### [WHAT YOU HAVE TO DO]
Restate word for word the lines of the entries below, starting with the line that holds "export IMPL_grt_pass1_wl_um=35200" and ending with the line that holds "export IMPL_syn_to_final_growth_pct=22.6", and no others.

### [Stored data]
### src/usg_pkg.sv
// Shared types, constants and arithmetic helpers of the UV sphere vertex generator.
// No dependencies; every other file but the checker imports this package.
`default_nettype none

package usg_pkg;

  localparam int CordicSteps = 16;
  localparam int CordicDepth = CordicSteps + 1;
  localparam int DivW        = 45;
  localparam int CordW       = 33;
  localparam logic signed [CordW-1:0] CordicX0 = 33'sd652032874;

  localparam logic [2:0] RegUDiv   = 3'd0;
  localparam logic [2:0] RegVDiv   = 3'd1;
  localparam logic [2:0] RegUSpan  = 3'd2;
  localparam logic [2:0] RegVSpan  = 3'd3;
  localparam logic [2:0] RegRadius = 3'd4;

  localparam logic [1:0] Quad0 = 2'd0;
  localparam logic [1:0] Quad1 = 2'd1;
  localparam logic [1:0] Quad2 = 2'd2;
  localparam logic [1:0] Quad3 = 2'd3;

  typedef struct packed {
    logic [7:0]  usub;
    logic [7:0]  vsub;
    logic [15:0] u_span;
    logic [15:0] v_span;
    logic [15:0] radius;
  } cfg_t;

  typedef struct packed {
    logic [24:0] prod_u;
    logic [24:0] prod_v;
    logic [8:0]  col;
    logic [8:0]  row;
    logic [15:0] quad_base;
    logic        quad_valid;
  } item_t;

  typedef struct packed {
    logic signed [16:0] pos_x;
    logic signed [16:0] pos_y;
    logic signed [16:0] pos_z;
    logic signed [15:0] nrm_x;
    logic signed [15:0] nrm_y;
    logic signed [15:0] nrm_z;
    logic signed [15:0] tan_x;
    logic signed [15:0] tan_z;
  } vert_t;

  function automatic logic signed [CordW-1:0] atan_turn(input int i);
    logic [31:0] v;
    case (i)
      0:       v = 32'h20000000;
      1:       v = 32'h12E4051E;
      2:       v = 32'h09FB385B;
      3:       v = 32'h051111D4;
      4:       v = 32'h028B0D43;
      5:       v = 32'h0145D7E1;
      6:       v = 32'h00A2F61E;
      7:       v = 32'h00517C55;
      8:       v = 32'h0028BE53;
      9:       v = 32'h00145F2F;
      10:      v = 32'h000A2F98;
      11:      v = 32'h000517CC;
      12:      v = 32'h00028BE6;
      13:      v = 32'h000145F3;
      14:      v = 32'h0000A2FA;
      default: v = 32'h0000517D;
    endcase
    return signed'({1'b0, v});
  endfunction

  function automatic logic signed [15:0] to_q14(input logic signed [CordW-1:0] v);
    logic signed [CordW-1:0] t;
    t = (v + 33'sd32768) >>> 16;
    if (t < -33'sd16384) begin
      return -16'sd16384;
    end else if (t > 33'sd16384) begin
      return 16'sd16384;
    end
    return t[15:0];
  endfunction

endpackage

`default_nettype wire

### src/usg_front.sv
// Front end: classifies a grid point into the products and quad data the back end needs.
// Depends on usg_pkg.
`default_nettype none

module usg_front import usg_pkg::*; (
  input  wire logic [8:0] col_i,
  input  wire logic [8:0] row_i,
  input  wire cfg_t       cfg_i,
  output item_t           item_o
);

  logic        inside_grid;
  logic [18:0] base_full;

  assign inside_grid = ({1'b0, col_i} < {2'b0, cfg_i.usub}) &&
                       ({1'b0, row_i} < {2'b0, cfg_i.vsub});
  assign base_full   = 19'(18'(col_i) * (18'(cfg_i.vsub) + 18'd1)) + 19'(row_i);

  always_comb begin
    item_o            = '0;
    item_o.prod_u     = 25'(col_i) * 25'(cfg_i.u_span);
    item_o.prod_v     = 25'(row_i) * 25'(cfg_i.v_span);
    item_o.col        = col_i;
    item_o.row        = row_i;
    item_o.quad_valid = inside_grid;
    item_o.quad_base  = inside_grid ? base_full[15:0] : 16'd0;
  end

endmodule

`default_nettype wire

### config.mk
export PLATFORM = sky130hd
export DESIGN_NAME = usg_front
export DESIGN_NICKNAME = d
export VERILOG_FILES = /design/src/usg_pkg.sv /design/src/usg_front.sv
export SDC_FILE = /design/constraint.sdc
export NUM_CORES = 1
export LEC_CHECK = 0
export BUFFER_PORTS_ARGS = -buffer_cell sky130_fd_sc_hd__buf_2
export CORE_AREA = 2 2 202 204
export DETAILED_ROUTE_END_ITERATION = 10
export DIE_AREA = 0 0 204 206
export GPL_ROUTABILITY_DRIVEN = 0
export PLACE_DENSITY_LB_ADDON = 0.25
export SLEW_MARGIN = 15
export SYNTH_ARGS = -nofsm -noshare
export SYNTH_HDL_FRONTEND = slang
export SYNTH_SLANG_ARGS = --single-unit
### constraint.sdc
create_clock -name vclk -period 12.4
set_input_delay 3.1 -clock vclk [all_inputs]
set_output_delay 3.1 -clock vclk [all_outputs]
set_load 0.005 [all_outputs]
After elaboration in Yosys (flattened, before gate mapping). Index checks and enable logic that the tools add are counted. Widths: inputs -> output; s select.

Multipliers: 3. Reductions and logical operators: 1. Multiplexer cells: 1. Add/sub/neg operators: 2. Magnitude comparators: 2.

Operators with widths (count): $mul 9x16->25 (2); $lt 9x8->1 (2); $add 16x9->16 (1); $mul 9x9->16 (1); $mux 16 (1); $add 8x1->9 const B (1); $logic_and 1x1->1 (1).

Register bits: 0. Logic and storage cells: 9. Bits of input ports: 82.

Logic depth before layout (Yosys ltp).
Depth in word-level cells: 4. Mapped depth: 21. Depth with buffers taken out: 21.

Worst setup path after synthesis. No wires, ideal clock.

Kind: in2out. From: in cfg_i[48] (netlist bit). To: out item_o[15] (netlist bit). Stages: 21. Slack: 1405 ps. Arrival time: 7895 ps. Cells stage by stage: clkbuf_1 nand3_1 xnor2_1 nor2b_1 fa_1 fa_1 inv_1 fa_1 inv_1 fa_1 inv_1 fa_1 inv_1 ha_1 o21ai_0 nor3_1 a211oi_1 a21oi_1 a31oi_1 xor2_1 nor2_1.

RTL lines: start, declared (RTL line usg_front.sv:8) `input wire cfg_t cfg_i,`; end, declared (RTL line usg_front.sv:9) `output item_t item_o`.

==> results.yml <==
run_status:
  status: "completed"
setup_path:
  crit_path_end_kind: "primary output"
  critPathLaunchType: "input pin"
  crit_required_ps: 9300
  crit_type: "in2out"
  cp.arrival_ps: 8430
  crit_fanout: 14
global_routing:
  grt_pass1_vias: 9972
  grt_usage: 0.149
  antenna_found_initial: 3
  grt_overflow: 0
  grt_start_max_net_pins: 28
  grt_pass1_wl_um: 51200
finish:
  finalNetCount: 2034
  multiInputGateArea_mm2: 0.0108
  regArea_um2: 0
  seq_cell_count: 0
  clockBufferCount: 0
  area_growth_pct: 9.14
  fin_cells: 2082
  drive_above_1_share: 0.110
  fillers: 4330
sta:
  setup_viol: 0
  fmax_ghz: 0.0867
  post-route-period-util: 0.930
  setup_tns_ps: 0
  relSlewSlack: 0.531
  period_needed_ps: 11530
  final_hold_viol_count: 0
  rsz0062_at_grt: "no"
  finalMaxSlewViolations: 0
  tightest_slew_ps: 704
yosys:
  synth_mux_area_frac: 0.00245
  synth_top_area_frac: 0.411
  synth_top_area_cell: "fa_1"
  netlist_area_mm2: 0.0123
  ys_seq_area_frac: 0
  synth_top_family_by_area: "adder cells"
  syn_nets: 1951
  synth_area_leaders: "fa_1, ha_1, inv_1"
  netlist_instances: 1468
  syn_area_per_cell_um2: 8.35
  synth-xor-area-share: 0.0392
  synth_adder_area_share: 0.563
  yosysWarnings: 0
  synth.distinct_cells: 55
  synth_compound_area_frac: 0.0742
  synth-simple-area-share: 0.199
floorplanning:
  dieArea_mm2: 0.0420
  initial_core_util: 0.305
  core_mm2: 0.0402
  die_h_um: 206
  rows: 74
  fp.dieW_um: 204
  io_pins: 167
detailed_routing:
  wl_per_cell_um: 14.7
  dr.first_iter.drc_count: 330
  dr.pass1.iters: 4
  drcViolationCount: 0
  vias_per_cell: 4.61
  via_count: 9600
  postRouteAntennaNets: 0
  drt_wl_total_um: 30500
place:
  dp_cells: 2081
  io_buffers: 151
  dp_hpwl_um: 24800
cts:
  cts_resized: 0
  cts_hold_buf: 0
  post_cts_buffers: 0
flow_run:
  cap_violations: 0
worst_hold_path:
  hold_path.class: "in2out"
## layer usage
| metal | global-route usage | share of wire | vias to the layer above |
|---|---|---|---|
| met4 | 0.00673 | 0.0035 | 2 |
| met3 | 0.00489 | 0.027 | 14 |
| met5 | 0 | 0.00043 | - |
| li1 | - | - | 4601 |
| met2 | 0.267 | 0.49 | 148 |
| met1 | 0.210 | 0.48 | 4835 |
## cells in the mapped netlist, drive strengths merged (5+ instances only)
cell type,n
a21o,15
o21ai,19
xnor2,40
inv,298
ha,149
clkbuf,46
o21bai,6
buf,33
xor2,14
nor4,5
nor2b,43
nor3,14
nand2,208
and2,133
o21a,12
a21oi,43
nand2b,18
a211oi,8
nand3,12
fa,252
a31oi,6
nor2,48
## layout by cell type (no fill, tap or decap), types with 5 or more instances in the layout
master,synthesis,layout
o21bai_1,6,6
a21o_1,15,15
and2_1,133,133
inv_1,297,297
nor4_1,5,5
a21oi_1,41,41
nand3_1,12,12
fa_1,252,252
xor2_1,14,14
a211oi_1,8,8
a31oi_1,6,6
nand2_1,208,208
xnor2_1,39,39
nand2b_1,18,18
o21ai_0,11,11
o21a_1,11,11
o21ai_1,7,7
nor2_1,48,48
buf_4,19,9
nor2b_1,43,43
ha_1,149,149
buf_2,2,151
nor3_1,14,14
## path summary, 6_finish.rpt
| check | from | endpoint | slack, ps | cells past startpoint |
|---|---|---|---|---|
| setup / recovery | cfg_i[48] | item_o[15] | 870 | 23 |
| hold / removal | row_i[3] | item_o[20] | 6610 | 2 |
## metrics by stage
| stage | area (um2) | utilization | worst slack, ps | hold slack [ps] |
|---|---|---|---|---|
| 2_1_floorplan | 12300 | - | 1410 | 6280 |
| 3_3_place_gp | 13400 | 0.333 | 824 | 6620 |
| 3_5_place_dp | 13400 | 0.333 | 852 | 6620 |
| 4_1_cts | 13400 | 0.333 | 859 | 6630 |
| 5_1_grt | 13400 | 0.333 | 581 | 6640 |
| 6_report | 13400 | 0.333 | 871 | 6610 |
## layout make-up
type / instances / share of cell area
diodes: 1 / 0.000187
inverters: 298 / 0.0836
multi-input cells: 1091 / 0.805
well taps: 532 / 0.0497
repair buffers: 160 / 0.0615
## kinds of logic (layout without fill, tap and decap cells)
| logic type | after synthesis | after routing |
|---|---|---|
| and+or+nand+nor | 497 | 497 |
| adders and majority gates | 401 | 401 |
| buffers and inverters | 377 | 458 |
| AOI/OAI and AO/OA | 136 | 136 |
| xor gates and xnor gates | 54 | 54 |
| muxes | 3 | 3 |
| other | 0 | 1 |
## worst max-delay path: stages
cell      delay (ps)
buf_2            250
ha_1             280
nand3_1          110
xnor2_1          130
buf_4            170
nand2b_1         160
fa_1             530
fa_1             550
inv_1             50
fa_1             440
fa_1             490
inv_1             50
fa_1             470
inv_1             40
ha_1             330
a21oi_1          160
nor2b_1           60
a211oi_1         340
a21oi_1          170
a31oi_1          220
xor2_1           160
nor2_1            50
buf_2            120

--

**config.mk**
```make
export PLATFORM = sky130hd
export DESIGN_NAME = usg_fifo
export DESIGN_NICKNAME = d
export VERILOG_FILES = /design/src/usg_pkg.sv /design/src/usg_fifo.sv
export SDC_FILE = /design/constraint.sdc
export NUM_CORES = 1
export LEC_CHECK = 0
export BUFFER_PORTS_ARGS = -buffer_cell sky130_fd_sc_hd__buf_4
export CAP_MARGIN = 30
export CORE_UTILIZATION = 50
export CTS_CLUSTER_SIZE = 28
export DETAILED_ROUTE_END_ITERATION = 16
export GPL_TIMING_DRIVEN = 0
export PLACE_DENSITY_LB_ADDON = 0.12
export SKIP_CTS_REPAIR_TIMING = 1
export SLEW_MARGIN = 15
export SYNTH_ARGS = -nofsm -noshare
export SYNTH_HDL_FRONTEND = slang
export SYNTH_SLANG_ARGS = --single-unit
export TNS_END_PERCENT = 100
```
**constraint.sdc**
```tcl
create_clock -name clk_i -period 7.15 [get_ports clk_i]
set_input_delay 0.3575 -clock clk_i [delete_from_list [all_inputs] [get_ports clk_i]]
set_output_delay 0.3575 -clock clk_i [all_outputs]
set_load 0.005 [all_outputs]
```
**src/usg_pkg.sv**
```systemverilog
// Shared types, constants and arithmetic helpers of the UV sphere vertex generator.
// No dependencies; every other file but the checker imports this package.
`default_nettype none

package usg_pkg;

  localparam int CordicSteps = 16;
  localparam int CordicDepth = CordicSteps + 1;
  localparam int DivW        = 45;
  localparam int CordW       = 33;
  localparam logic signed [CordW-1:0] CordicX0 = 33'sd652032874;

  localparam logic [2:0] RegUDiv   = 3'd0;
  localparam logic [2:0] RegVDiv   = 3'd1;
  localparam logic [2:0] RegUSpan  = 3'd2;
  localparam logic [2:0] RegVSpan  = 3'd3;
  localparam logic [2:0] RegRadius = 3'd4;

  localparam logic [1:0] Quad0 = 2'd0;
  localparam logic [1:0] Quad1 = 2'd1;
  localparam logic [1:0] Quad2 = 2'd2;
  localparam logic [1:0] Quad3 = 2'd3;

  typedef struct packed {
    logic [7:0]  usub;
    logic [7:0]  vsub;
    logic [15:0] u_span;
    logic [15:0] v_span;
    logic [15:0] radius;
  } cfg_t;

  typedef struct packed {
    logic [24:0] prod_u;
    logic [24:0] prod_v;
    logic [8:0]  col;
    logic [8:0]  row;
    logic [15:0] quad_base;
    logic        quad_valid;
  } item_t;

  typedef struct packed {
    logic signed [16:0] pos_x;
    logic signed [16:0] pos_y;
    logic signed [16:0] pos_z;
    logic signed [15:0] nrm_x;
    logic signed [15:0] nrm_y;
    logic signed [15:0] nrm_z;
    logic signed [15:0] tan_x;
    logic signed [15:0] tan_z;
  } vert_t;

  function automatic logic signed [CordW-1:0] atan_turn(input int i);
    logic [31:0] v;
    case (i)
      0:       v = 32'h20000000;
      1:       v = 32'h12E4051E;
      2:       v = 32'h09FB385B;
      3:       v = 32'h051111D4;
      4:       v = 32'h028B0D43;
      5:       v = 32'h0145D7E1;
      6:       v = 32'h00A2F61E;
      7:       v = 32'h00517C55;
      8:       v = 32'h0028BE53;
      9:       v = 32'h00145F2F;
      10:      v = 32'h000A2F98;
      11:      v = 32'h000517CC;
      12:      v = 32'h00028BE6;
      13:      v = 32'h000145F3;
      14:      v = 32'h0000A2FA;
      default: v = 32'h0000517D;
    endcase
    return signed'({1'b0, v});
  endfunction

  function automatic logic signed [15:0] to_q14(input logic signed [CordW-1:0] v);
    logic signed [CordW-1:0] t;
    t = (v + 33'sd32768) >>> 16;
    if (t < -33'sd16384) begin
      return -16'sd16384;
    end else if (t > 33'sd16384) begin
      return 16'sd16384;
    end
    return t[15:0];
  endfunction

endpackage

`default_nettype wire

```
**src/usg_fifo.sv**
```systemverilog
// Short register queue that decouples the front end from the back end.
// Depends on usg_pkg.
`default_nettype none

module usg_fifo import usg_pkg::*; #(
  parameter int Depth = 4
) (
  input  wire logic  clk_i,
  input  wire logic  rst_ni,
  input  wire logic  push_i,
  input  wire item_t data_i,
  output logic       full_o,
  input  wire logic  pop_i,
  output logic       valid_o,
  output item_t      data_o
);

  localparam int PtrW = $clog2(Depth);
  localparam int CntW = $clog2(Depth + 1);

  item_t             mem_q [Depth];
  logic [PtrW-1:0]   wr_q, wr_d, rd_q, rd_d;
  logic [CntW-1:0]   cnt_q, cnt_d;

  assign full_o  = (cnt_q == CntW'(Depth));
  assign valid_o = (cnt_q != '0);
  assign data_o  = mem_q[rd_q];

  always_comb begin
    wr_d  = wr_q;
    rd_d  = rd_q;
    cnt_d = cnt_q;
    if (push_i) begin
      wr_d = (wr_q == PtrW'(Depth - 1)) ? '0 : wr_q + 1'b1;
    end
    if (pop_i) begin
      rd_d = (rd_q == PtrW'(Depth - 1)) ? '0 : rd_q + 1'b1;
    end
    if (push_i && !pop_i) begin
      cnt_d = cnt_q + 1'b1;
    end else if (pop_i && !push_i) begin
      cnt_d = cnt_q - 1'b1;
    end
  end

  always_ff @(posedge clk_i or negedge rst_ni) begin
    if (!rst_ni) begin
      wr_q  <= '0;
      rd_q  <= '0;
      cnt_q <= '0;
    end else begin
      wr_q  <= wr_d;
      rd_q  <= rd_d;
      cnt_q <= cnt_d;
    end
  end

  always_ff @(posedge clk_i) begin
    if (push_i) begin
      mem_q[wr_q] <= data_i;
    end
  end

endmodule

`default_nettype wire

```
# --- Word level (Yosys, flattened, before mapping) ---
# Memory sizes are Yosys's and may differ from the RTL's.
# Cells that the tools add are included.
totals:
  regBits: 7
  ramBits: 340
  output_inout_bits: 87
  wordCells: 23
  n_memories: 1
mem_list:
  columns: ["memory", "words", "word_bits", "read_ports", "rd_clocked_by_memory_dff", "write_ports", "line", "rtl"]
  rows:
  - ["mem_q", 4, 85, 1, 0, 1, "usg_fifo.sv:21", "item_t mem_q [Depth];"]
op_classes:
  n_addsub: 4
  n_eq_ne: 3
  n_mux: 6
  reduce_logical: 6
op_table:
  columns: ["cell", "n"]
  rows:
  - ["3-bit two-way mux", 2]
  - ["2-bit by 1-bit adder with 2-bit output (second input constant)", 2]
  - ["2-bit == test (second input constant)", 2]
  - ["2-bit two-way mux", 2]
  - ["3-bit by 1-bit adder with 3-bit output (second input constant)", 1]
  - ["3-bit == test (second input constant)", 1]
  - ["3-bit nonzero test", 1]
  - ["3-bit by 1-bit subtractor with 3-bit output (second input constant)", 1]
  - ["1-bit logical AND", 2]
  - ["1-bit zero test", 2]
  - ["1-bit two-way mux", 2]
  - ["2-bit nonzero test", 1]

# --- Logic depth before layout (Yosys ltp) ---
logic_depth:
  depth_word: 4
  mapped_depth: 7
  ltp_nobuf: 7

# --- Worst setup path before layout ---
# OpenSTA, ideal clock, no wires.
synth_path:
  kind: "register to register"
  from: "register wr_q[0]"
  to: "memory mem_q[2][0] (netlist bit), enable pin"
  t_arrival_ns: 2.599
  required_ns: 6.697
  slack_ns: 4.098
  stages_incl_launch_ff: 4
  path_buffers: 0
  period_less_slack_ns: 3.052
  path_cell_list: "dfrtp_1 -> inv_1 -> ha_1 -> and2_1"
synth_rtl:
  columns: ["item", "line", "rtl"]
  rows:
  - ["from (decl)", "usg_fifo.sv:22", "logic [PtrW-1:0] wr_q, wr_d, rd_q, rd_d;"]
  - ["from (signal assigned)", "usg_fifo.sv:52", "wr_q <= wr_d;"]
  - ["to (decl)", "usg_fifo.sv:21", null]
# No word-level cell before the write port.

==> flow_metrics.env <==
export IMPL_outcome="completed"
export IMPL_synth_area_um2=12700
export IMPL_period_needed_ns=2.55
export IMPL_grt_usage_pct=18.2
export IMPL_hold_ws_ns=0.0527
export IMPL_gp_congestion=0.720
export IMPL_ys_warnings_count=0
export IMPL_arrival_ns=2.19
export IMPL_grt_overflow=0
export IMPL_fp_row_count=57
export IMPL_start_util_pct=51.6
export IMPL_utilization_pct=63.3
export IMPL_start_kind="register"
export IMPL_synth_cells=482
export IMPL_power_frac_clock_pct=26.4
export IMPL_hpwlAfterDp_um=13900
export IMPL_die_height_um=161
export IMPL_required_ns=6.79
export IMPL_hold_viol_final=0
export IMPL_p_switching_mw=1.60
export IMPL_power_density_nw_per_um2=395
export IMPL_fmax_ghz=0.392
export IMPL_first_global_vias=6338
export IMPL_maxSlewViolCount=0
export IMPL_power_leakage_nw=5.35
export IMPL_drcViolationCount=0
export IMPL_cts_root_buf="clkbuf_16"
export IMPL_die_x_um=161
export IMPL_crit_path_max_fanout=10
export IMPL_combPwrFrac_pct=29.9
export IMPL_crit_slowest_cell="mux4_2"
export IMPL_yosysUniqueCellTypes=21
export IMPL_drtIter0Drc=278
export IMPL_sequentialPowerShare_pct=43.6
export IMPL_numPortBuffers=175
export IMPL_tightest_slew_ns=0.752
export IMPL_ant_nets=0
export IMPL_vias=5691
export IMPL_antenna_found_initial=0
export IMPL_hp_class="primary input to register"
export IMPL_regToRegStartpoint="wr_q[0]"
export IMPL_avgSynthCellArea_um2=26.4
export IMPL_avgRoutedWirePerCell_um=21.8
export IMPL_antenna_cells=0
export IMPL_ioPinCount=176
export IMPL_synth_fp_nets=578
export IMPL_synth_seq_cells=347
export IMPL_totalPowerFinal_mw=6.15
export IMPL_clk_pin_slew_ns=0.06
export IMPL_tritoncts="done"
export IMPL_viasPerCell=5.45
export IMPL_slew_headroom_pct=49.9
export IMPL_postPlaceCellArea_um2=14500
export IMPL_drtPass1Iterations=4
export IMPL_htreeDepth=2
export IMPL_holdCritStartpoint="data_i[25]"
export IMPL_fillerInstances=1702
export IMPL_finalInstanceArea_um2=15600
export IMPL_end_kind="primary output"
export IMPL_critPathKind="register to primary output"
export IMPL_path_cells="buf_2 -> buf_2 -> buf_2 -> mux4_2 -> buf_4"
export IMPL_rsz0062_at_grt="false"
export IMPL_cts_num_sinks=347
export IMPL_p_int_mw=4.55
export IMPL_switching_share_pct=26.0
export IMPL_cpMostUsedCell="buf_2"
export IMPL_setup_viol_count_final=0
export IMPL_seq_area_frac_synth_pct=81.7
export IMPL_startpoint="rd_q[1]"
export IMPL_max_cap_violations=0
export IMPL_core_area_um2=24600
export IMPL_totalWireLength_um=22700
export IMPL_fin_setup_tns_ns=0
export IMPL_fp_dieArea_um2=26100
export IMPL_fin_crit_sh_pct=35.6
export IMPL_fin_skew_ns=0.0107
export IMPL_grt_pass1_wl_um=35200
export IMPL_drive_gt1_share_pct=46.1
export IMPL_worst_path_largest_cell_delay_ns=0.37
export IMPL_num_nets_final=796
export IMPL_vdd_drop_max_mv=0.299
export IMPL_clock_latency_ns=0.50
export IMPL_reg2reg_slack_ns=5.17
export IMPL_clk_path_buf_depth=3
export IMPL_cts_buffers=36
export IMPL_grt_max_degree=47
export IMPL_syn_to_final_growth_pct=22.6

### [SOLUTION TO THIS EXERCISE]
export IMPL_grt_pass1_wl_um=35200
export IMPL_drive_gt1_share_pct=46.1
export IMPL_worst_path_largest_cell_delay_ns=0.37
export IMPL_num_nets_final=796
export IMPL_vdd_drop_max_mv=0.299
export IMPL_clock_latency_ns=0.50
export IMPL_reg2reg_slack_ns=5.17
export IMPL_clk_path_buf_depth=3
export IMPL_cts_buffers=36
export IMPL_grt_max_degree=47
export IMPL_syn_to_final_growth_pct=22.6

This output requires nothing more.